The records follow. Retype them without a single change.
*** Input data ***
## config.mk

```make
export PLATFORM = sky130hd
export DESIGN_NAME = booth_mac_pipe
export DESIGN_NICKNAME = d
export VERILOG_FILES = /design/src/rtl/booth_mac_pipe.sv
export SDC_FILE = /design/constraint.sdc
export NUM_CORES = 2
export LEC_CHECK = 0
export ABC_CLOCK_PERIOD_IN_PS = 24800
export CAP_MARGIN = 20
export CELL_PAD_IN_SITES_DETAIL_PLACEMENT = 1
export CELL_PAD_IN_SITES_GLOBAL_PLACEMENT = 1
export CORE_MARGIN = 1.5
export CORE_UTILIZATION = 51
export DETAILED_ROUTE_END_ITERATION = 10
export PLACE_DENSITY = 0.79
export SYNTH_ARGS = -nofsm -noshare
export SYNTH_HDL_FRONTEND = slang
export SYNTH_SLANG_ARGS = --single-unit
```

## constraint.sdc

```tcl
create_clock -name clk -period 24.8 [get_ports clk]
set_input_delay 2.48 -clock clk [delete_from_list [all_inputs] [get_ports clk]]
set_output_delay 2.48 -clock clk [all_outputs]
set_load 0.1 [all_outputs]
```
*** End of Input data ***
▶ _Solution_
## config.mk

```make
export PLATFORM = sky130hd
export DESIGN_NAME = booth_mac_pipe
export DESIGN_NICKNAME = d
export VERILOG_FILES = /design/src/rtl/booth_mac_pipe.sv
export SDC_FILE = /design/constraint.sdc
export NUM_CORES = 2
export LEC_CHECK = 0
export ABC_CLOCK_PERIOD_IN_PS = 24800
export CAP_MARGIN = 20
export CELL_PAD_IN_SITES_DETAIL_PLACEMENT = 1
export CELL_PAD_IN_SITES_GLOBAL_PLACEMENT = 1
export CORE_MARGIN = 1.5
export CORE_UTILIZATION = 51
export DETAILED_ROUTE_END_ITERATION = 10
export PLACE_DENSITY = 0.79
export SYNTH_ARGS = -nofsm -noshare
export SYNTH_HDL_FRONTEND = slang
export SYNTH_SLANG_ARGS = --single-unit
```

## constraint.sdc

```tcl
create_clock -name clk -period 24.8 [get_ports clk]
set_input_delay 2.48 -clock clk [delete_from_list [all_inputs] [get_ports clk]]
set_output_delay 2.48 -clock clk [all_outputs]
set_load 0.1 [all_outputs]
```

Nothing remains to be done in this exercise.